**Saved data entries:**
+ + + + +

===== config.mk =====
export PLATFORM = sky130hd
export DESIGN_NAME = de_write_combiner
export DESIGN_NICKNAME = d
export VERILOG_FILES = /design/src/rtl/de_write_combiner.sv
export SDC_FILE = /design/constraint.sdc
export NUM_CORES = 1
export LEC_CHECK = 0
export CAP_MARGIN = 30
export CORE_MARGIN = 2
export CORE_UTILIZATION = 44
export CTS_CLUSTER_DIAMETER = 100
export CTS_CLUSTER_SIZE = 8
export DETAILED_ROUTE_END_ITERATION = 10
export PLACE_DENSITY = 0.86
export SLEW_MARGIN = 20
export SYNTH_ARGS = -nofsm -noshare
export SYNTH_HDL_FRONTEND = slang
export SYNTH_SLANG_ARGS = --single-unit

===== constraint.sdc =====
create_clock -name clk -period 2.43 [get_ports clk]
set_input_delay 0.243 -clock clk [delete_from_list [all_inputs] [get_ports clk]]
set_output_delay 0.243 -clock clk [all_outputs]
set_load 0.01 [all_outputs]

===== src/rtl/de_write_combiner.sv =====
// Single-word write combiner between a drawing engine and memory: partial writes
// to one address are merged into a byte-masked buffer and written back as one burst.
module de_write_combiner #(
  parameter int unsigned TIMEOUT = 8
) (
  input  logic        clk,
  input  logic        rst_n,
  input  logic        de_req,
  output logic        de_ack,
  input  logic [17:0] de_addr,
  input  logic [3:0]  de_nbyte,
  input  logic        de_rnw,
  input  logic [31:0] de_w_data,
  output logic [31:0] de_r_data,
  input  logic        flush,
  output logic        busy,
  output logic        mem_req,
  input  logic        mem_ack,
  output logic [17:0] mem_addr,
  output logic [3:0]  mem_nbyte,
  output logic        mem_rnw,
  output logic [31:0] mem_w_data,
  input  logic [31:0] mem_r_data
);

  typedef enum logic [2:0] {
    S_IDLE   = 3'd0,
    S_HOLD   = 3'd1,
    S_WFLUSH = 3'd2,
    S_RREQ   = 3'd3,
    S_RDONE  = 3'd4
  } state_t;

  localparam logic [7:0] TMO = 8'(TIMEOUT);

  state_t      state_q;
  logic [17:0] buf_addr_q;
  logic [31:0] buf_data_q, buf_data_d;
  logic [3:0]  buf_mask_q, buf_mask_d;
  logic [7:0]  cnt_q, cnt_d;
  logic        mem_req_q, mem_rnw_q;
  logic [17:0] mem_addr_q;
  logic [3:0]  mem_nbyte_q;
  logic [31:0] mem_w_data_q, de_r_data_q;
  logic        wr_s, same_s, upd_s, flush_go_s;

  // Overlay the enabled (active-low) bytes of new_w onto old_w.
  function automatic logic [31:0] merge_bytes(input logic [31:0] old_w,
                                               input logic [31:0] new_w,
                                               input logic [3:0]  nb);
    logic [31:0] r;
    r = old_w;
    for (int i = 0; i < 4; i++) begin
      if (!nb[i]) begin
        r[8*i +: 8] = new_w[8*i +: 8];
      end
    end
    return r;
  endfunction

  always_comb begin
    wr_s   = de_req & ~de_rnw;
    same_s = (de_addr == buf_addr_q);
    de_ack = 1'b0;
    case (state_q)
      S_IDLE:  de_ack = wr_s;
      S_HOLD:  de_ack = wr_s & same_s;
      S_RDONE: de_ack = 1'b1;
      default: de_ack = 1'b0;
    endcase

    // An all-disabled write is acknowledged but leaves buffer and counter alone.
    upd_s = de_ack & wr_s & (de_nbyte != 4'hF) &
            ((state_q == S_IDLE) | (state_q == S_HOLD));

    buf_data_d = buf_data_q;
    buf_mask_d = buf_mask_q;
    if (upd_s) begin
      buf_data_d = merge_bytes(buf_data_q, de_w_data, de_nbyte);
      buf_mask_d = (state_q == S_IDLE) ? de_nbyte : (buf_mask_q & de_nbyte);
    end else begin
      buf_data_d = buf_data_q;
      buf_mask_d = buf_mask_q;
    end

    cnt_d = 8'd0;
    if (state_q == S_HOLD) begin
      if (upd_s) begin
        cnt_d = 8'd0;
      end else if (de_ack) begin
        cnt_d = cnt_q;
      end else if (cnt_q < TMO) begin
        cnt_d = cnt_q + 8'd1;
      end else begin
        cnt_d = cnt_q;
      end
    end else begin
      cnt_d = 8'd0;
    end

    // A coincident same-address write is merged before the flush is taken.
    flush_go_s = (state_q == S_HOLD) &
                 ((buf_mask_q == 4'h0) | flush | (cnt_d >= TMO) |
                  (de_req & (de_rnw | ~same_s)));
  end

  always_ff @(posedge clk) begin
    if (!rst_n) begin
      state_q      <= S_IDLE;
      buf_addr_q   <= 18'd0;
      buf_data_q   <= 32'd0;
      buf_mask_q   <= 4'hF;
      cnt_q        <= 8'd0;
      mem_req_q    <= 1'b0;
      mem_rnw_q    <= 1'b0;
      mem_addr_q   <= 18'd0;
      mem_nbyte_q  <= 4'hF;
      mem_w_data_q <= 32'd0;
      de_r_data_q  <= 32'd0;
    end else begin
      buf_data_q <= buf_data_d;
      buf_mask_q <= buf_mask_d;
      cnt_q      <= cnt_d;
      case (state_q)
        S_IDLE: begin
          if (upd_s) begin
            buf_addr_q <= de_addr;
            state_q    <= S_HOLD;
          end else if (de_req & de_rnw) begin
            mem_req_q   <= 1'b1;
            mem_rnw_q   <= 1'b1;
            mem_addr_q  <= de_addr;
            mem_nbyte_q <= 4'h0;
            state_q     <= S_RREQ;
          end
        end
        S_HOLD: begin
          if (flush_go_s) begin
            mem_req_q    <= 1'b1;
            mem_rnw_q    <= 1'b0;
            mem_addr_q   <= buf_addr_q;
            mem_w_data_q <= buf_data_d;
            mem_nbyte_q  <= buf_mask_d;
            state_q      <= S_WFLUSH;
          end
        end
        S_WFLUSH: begin
          if (mem_ack) begin
            mem_req_q  <= 1'b0;
            buf_mask_q <= 4'hF;
            state_q    <= S_IDLE;
          end
        end
        S_RREQ: begin
          if (mem_ack) begin
            de_r_data_q <= mem_r_data;
            mem_req_q   <= 1'b0;
            state_q     <= S_RDONE;
          end
        end
        S_RDONE: state_q <= S_IDLE;
        default: state_q <= S_IDLE;
      endcase
    end
  end

  assign busy       = (state_q != S_IDLE);
  assign mem_req    = mem_req_q;
  assign mem_rnw    = mem_rnw_q;
  assign mem_addr   = mem_addr_q;
  assign mem_nbyte  = mem_nbyte_q;
  assign mem_w_data = mem_w_data_q;
  assign de_r_data  = de_r_data_q;

endmodule

# Yosys cells after proc, flatten, opt, wreduce, memory -nomap -nowiden
# Cells that the tools add are included.
# Widths: inputs -> output; s select.
# op_classes
addsub	1
reduce_logical	12
n_mux	35
n_bitwise	16
magnitude_cmp	2
eq_ne	13
# op_table
op	n
$mux 8	8
$mux 18	3
$pmux 18 s2	1
$mux 32	1
$mux 4	7
$eq 18x18->1	1
$mux 3	5
$pmux 3 s4	1
$add 8x1->8 const B	1
$and 1x1->1	8
$ge 8x4->1 const B	1
$lt 8x4->1 const B	1
$ne 2x2->1 const B	4
$pmux 4 s2	1
$reduce_and 4->1	2
$eq 3x2->1 const B	2
$pmux 1 s3	2
$reduce_and 2->1	3
$reduce_bool 3->1	2
$mux 1	5
$or 1x1->1	5
$reduce_and 5->1	1
$and 4x4->4	1
$logic_not 4->1	1
10 further kinds	12
# word_totals
elab_cells	90
inputBits	92
ff_bits	153

# Depth between registers and ports, before layout
# Gate-level depths: netlist (run 1).
# logic_depth
word_depth	15
ltp_mapped	9
mapped_depth_nobuf	6

# Worst setup path after synthesis (run 1)
# OpenSTA, ideal clock, no wires.
# synth_timing
path_type	flip-flop to flip-flop
start	register buf_addr_q[3]
end	register mem_w_data_q[10], in the netlist mem_w_data[10]
path_slack_ns	0.072
setup_ns	0.121
required_ns	2.309
arrival_time_ns	2.237
stages_incl_launch_ff	8
cell_sequence	dfxtp_1 -> xor2_1 -> nor4_2 -> nand3_2 -> o311a_1 -> o31ai_4 -> buf_6 -> mux2_2
# synth_between
elab_chain_len	13
word_cells_on_any_way	18
classes_between	order compare (1); eq/ne (1); mux (5); bitwise (10); reduce/logical (1)
# synth_lines
element	line_no	rtl
start, declared	37	logic [17:0] buf_addr_q;
start signal, assigned	127	buf_addr_q <= de_addr;
$eq 18x18->1 *	63	same_s = (de_addr == buf_addr_q);
$and 1x1->1	67	S_HOLD: de_ack = wr_s & same_s;
$pmux 1 s3	65	case (state_q)
$and 1x1->1 (3 in a row)	73	upd_s = de_ack & wr_s & (de_nbyte != 4'hF) &
$mux 8	88	if (upd_s) begin
$mux 8	87	if (state_q == S_HOLD) begin
$ge 8x4->1	103	((buf_mask_q == 4'h0) | flush | (cnt_d >= TMO) |
$or 1x1->1 (2 in a row)	103	
$and 1x1->1	102	flush_go_s = (state_q == S_HOLD) &
$reduce_and 2->1 (no source line)	--	
end signal, assigned	142	mem_w_data_q <= buf_data_d;
end, declared	44	logic [31:0] mem_w_data_q, de_r_data_q;
# Every way passes the cells marked *; elsewhere a longest branch is shown, timed or not.
# A chain may end at the register's enable or synchronous reset.

# Worst setup path after layout (run 1)
# layout_timing
start	register buf_addr_q[9]
end	register mem_w_data_q[29], in the netlist mem_w_data[29]
# The elaborated chain is that of the path after synthesis.

==> impl_results.md, run 1 <==
* Logic gate share of total power at 15.0%
* Layout cells sized above 1 at 14.26%
* Period utilization at 100.6%
* Die footprint at 16030 um^2
* Core Area at 14590 um^2
* Post-synth top area cell: dfxtp_1
* Pleak at 3.863 nW
* Status: complete, but fails checks
* Global placer's final weighted congestion at 0.8557
* Number of synthesized flops with an enable pin at 0
* R2R setup slack at -0.01 ns
* Synth area leaders: dfxtp_1 (46%), nand2_1 (14%), mux2_2 (4.8%)
* Avg Synthesized Cell Area at 8.439 um^2
* Crit-path max FO at 12
* Detailed Route Iter0 Violations at 406
* Post-synthesis sequential area ratio at 46.29%
* Ys async rst share at 0%
* CP Launch Type: flip-flop
* Crit path capture type: flip-flop
* Slew HR at 52.69%
* Clock share of power at 42.4%
* Switching power total at 1.716 mW
* Vias in the first global route at 6362
* # IOs at 182
* IR drop worst, VDD at 0.0004445 V
* Global-route wire length before repair at 30930 um
* H-tree levels at 4
* Number of I/O port buffers at 181
* DRC violations left at 0
* CP startpoint: buf_addr_q[9]$_SDFFE_PN0P_
* Net Sw Frac at 27.26%
* Gr ovfl total at 0
* Slew @ Worst Pin at 0.7005 ns
* Clk root buf: clkbuf_16
* CP Class: reg -> reg
* Max-cap violations at 0
* Ys flop type: dfxtp_1
* Clock slew at reported path FFs at 0.07 ns
* Layout Cells excl Fill at 1194
* Vias at 6374
* Worst R2R Path Depth at 9
* R2R Path Start: buf_addr_q[9]$_SDFFE_PN0P_
* Mapped Area at 6616 um^2
* WL/cell at 15.84 um
* CTS Buf Count at 17
* Unrepaired setup endpoints after global routing: yes
* Pwr Total at 6.296 mW
* Beginning of the worst hold path: rst_n
* Chip width at 126.6 um
* End point of the worst hold path: mem_rnw$_SDFFE_PN0P_
* Number of antenna-violating nets in the routed design at 0
* Cell variety after synth at 52
* Fin. Hold Viols at 0
* Vias per cell at 5.338
* Hold Path Stages at 2
* Internal Power at 4.580 mW
* CTS tree: done
* Seq cells post-synth at 153
* Final setup vio count at 3
* Routed wire length at 18920 um
* Total GRT Usage at 23.82%
* Sink Count at 153
* HP Class: in -> reg
* Slew Viols, Final at 0
* Initial Util at 45.35%
* Die H at 126.6 um
* Reg power frac at 42.7%
* Post-synth top area share at 46.29%
* Largest net degree at the start of global routing at 53
* DR pass1 iterations at 5
* HPWL after DPL at 12910 um
* Row count at 44
* Hold_ws at 0.3111 ns
* Final instance area at 9599 um^2
* Power Density at 655.9 nW/um^2
* Skew-Pair Late Insertion Delay at 0.43 ns
* Clk buf depth at 2
* Mapped Cells at 784
* Failing checks: setup timing
* Synth warn at 0
* Critical path required time at 2.77 ns
* Setup ws final at -0.01431 ns
* Placed Cells at 1160
* Final nets at 1090
* Layout area overhead at 45.08%
* Max Clk Rate at 0.4091 GHz
* Minimum clock period at 2.444 ns
* Final Skew at 0.01314 ns
* DP Area at 8964 um^2
* N_diodes at 0
* Initial antenna violation count at 0
* Syn Nets at 877
* R2r endpoint: mem_w_data[29]$_SDFFE_PN0P_
* Critical Path AT at 2.79 ns
through the flow:
stage          util, %  setup TNS (ns)  setup slack, ns
2_1_floorplan        -               0          0.07204
3_3_place_gp     61.44          -19.03          -0.3620
3_5_place_dp     61.44          -22.25          -0.4218
4_1_cts          65.66         -0.1634         -0.03766
5_1_grt          65.80          -1.370         -0.07806
6_report         65.80        -0.02177         -0.01431
cell families (layout without fill, tap and decap cells):
family	count (synthesis)	after routing	share of synthesized area, %
compound gates	142	142	15.32
xor+xnor	20	20	2.648
fa+ha+maj	1	1	0.1891
buf+inv	83	309	5.049
flops	153	153	46.29
mux	58	58	9.380
simple gates	327	327	21.12
worst max-delay path by stage:
stage / to / slack [ns] / depth (start not counted)
after global routing: mem_w_data[29]$_SDFFE_PN0P_ / -0.08 / 9
final: mem_w_data[29]$_SDFFE_PN0P_ / -0.01 / 9
after CTS: mem_w_data[29]$_SDFFE_PN0P_ / -0.04 / 9
after global placement: mem_w_data[8]$_SDFFE_PN0P_ / -0.36 / 9
after floorplan: mem_w_data[10]$_SDFFE_PN0P_ / 0.07 / 7
after detailed placement: mem_w_data[23]$_SDFFE_PN0P_ / -0.42 / 10
power groups by stage:
stage               Clock, mW  Combinational [mW]  Sequential, mW
global route             2.83                1.02            2.70
finish                   2.67               0.942            2.69
CTS                      2.72               0.936            2.69
global placement            0               0.911            2.74
floorplan                   0               0.416            2.75
detailed placement          0               0.924            2.74
cell usage after synthesis, drive strengths merged (3+ instances only):
cell type	n
a211oi	18
a21oi	54
a221o	3
a311oi	18
and2	14
buf	15
clkbuf	39
dfxtp	153
inv	29
mux2	32
mux2i	26
nand2	243
nand2b	3
nand3	10
nor2	20
nor2b	10
nor3	13
nor4	4
o211ai	9
o21a	3
o21ai	8
o31a	10
o32ai	3
or3	3
xor2	20
timing repair:
action                                  in CTS  in global routing
hold buffers                                 0                  0
endpoints found under the setup margin      17                 32
pin swaps                                    2                  1
resized for setup                            7                  4
buffers inserted                             1                  0
worst max-delay path, cell delays in order (launching register included):
cell,delay [ns]
dfxtp_2,0.34
xor2_1,0.17
nor4_2,0.39
nand3_2,0.18
buf_6,0.18
o31a_1,0.33
o31ai_4,0.22
buf_12,0.19
buf_12,0.16
mux2i_1,0.22
registers in the layout, indices dropped and copies added, names as in the netlist:
| register | count |
|---|---|
| buf_data_q | 32 |
| de_r_data | 32 |
| mem_w_data | 32 |
| buf_addr_q | 18 |
| mem_addr | 18 |
| cnt_q | 8 |
| buf_mask_q | 4 |
| mem_nbyte | 4 |
| state_q | 3 |
| mem_req | 1 |
| mem_rnw | 1 |
final cells by class:
cell class                 count  area (um^2)
timing repair buffer         248         2355
clock inverter                15        178.9
fill                        1095         4990
inverter                      29        108.9
tap                          184        230.2
clock buffer                  17        425.4
multi-input combinational    548         3237
sequential                   153         3064
per-layer routing:
metal / vias up / GRT usage (%) / share of wire, %
met5: - / 0 / 0
met4: 0 / 11.64 / 3.3
met3: 47 / 6.833 / 6.5
met2: 219 / 39.89 / 50
met1: 3025 / 28.00 / 41
li1: 3083 / - / -
cell usage in the layout, fill, tap and decap left out, drive strengths merged, types with 8 or more instances in the layout:
cell type / count
nand2: 243
clkdlybuf4s50: 179
dfxtp: 153
buf: 68
a21oi: 54
inv: 36
mux2: 32
mux2i: 26
xor2: 20
nor2: 20
a211oi: 18
a311oi: 18
clkbuf: 18
and2: 14
nor3: 13
nor2b: 10
o31a: 10
nand3: 10
o211ai: 9
o21ai: 8
Note: power is estimated with default switching activity, not from simulation.
==> run 2: changes to the inputs <==
--- a/config.mk
+++ b/config.mk
@@ -6,11 +6,11 @@
 export NUM_CORES = 1
 export LEC_CHECK = 0
 export CAP_MARGIN = 30
-export CORE_MARGIN = 2
 export CORE_UTILIZATION = 44
 export CTS_CLUSTER_DIAMETER = 100
 export CTS_CLUSTER_SIZE = 8
 export DETAILED_ROUTE_END_ITERATION = 10
+export GPL_ROUTABILITY_DRIVEN = 0
 export PLACE_DENSITY = 0.86
 export SLEW_MARGIN = 20
 export SYNTH_ARGS = -nofsm -noshare
==> impl_results.md, run 2 (synthesis results as in run 1) <==
* Crit-path leading delay family: compound AO/OA/AOI/OAI gates
* Slowest CP cell: nor4_2
* IR drop worst, VDD at 0.0005354 V (+20%)
* Failing checks: setup timing
* R2R setup slack at -0.01 ns (about the same)
* Core Area at 14590 um^2 (unchanged)
* Fin. Hold Viols at 0 (unchanged)
* Skew-Pair Late Insertion Delay at 0.42 ns (about the same)
* N_diodes at 0 (unchanged)
* Crit-path max FO at 6 (-6)
* DR pass1 iterations at 5 (unchanged)
* Commonest cells after routing, fill and taps aside: nand2_1 (242), clkdlybuf4s50_1 (178), dfxtp_1 (150)
* HPWL after DPL at 12880 um (-0.22%)
* Vias at 6443 (+1.1%)
* H-tree levels at 4 (unchanged)
* Number of I/O port buffers at 181 (unchanged)
* Layout area overhead at 48.49%
* Commonest non-fill, non-tap cell in the layout: nand2_1
* Global-route wire length before repair at 31440 um (+1.7%)
* Layout cells sized above 1 at 15.27% (+1.0 points)
* Beginning of the worst hold path: rst_n
* WL/cell at 16.78 um (+5.9%)
* Period utilization at 100.6% (about the same)
* Final instance area at 9824 um^2 (+2.3%)
* HP Class: in -> reg
* Max Clk Rate at 0.4091 GHz (about the same)
* # IOs at 182 (unchanged)
* Minimum clock period at 2.444 ns (-0.0001354 ns)
* Finished Core Util at 67.34% (+1.5 points)
* Die H at 124.6 um (-1.6%)
* Max-cap violations at 0 (unchanged)
* Unrepaired setup endpoints after global routing: yes
* CTS Buf Count at 17 (unchanged)
* Routed wire length at 20120 um (+6.4%)
* Final setup vio count at 5 (+2)
* Hold_ws at 0.1514 ns (-0.1597 ns)
* CP Class: reg -> reg
* Critical Path AT at 2.75 ns (-0.04 ns)
* Sink Count at 153 (unchanged)
* Total GRT Usage at 25.17% (+1.4 points)
* Vias in the first global route at 6411 (+0.77%)
* Pleak at 3.957 nW (+2.4%)
* Die footprint at 15530 um^2 (-3.1%)
* CTS tree: done
* Vias per cell at 5.374 (+0.66%)
* Slew Viols, Final at 0 (unchanged)
* Detailed Route Iter0 Violations at 323 (-20%)
* R2R Path Start: buf_addr_q[0]$_SDFFE_PN0P_
* # hold bufs at CTS at 0 (unchanged)
* Final nets at 1096 (+0.55%)
* Pwr Total at 6.536 mW (+3.8%)
* Clk root buf: clkbuf_16
* CP Launch Type: flip-flop
* CP startpoint: buf_addr_q[0]$_SDFFE_PN0P_
* DRC violations left at 0 (unchanged)
* Chip width at 124.6 um (-1.6%)
* Critical path required time at 2.74 ns (-0.03 ns)
* Slew HR at 52.52% (-0.17 points)
* Row count at 44 (unchanged)
* Power Density at 665.3 nW/um^2 (+1.4%)
* Initial Util at 45.35% (unchanged)
* Final Skew at 0.006900 ns (-0.006236 ns)
* Status: complete, but fails checks
* DP Area at 8961 um^2 (about the same)
* Crit-path cells: xor2_1 > nor4_2 > nand3_2 > buf_6 > o311a_4 > o31ai_4 > buf_6 > buf_12 > mux2_2
* Crit-path max cell delay at 0.35 ns (-0.04 ns)
* Pre-CTS setup slack at -0.3581 ns (+0.06371 ns)
* Slew @ Worst Pin at 0.7045 ns (+0.004013 ns)
* Setup ws final at -0.01417 ns (+0.0001354 ns)
* Clk buf depth at 2 (unchanged)
* CP most frequent cell: buf_6
* Crit path capture type: flip-flop
* Clock slew at reported path FFs at 0.06 ns (about the same)
* Buf/Inv on CP at 3 (unchanged)
* Largest net degree at the start of global routing at 57 (+7.5%)
* Gr ovfl total at 0 (unchanged)
* Initial antenna violation count at 0 (unchanged)
* Number of antenna-violating nets in the routed design at 0 (unchanged)
==> run 2: layout make-up <==
class / instances / area, um^2
Fill cell: 1095 / 4765
Inverter: 29 / 108.9
Tap cell: 184 / 230.2
Sequential cell: 153 / 3067
Multi-Input combinational cell: 548 / 3303
Timing Repair Buffer: 254 / 2481
Clock buffer: 18 / 439.2
Clock inverter: 13 / 195.2
==> run 2: report_power, final <==
group / switching (mW) / total (mW) / internal (mW)
combinational: 0.467 / 0.984 / 0.517
clock: 1.11 / 2.86 / 1.75
sequential: 0.0766 / 2.69 / 2.62
total: 1.65 / 6.54 / 4.89
==> run 2: through the flow <==
stage | std cells | setup TNS (ns)
after detailed placement | 1158 | -19.60
final | 1199 | -0.03527
after global placement | 1158 | -17.15
after global routing | 1199 | -0.9213
after CTS | 1194 | -0.03900
after floorplan | 784 | 0
==> run 2: final timing paths <==
path                            endpoint  depth (start not counted)
max          mem_w_data[15]$_SDFFE_PN0P_                          9
min            mem_nbyte[1]$_SDFFE_PN1P_                          2
max reg2reg  mem_w_data[15]$_SDFFE_PN0P_                          9
min reg2reg   de_r_data[11]$_SDFFE_PN0P_                          2
==> run 2: repair_timing <==
item	in CTS	in global routing
setup buffers	3	2
resized for setup	14	18
cloned	2	3
setup endpoints to repair	1	50
pin swaps	5	9
==> run 2: metal layers <==
layer	track usage [%]	vias up	part of all wire [%]
met1	28.34	3030	40
met3	6.057	67	5.5
li1	-	3094	-
met4	12.62	0	3.8
met2	44.10	252	50
met5	0	-	0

+ + + + +

The answer must be a single number: how many lines of the entries contain "decap".

2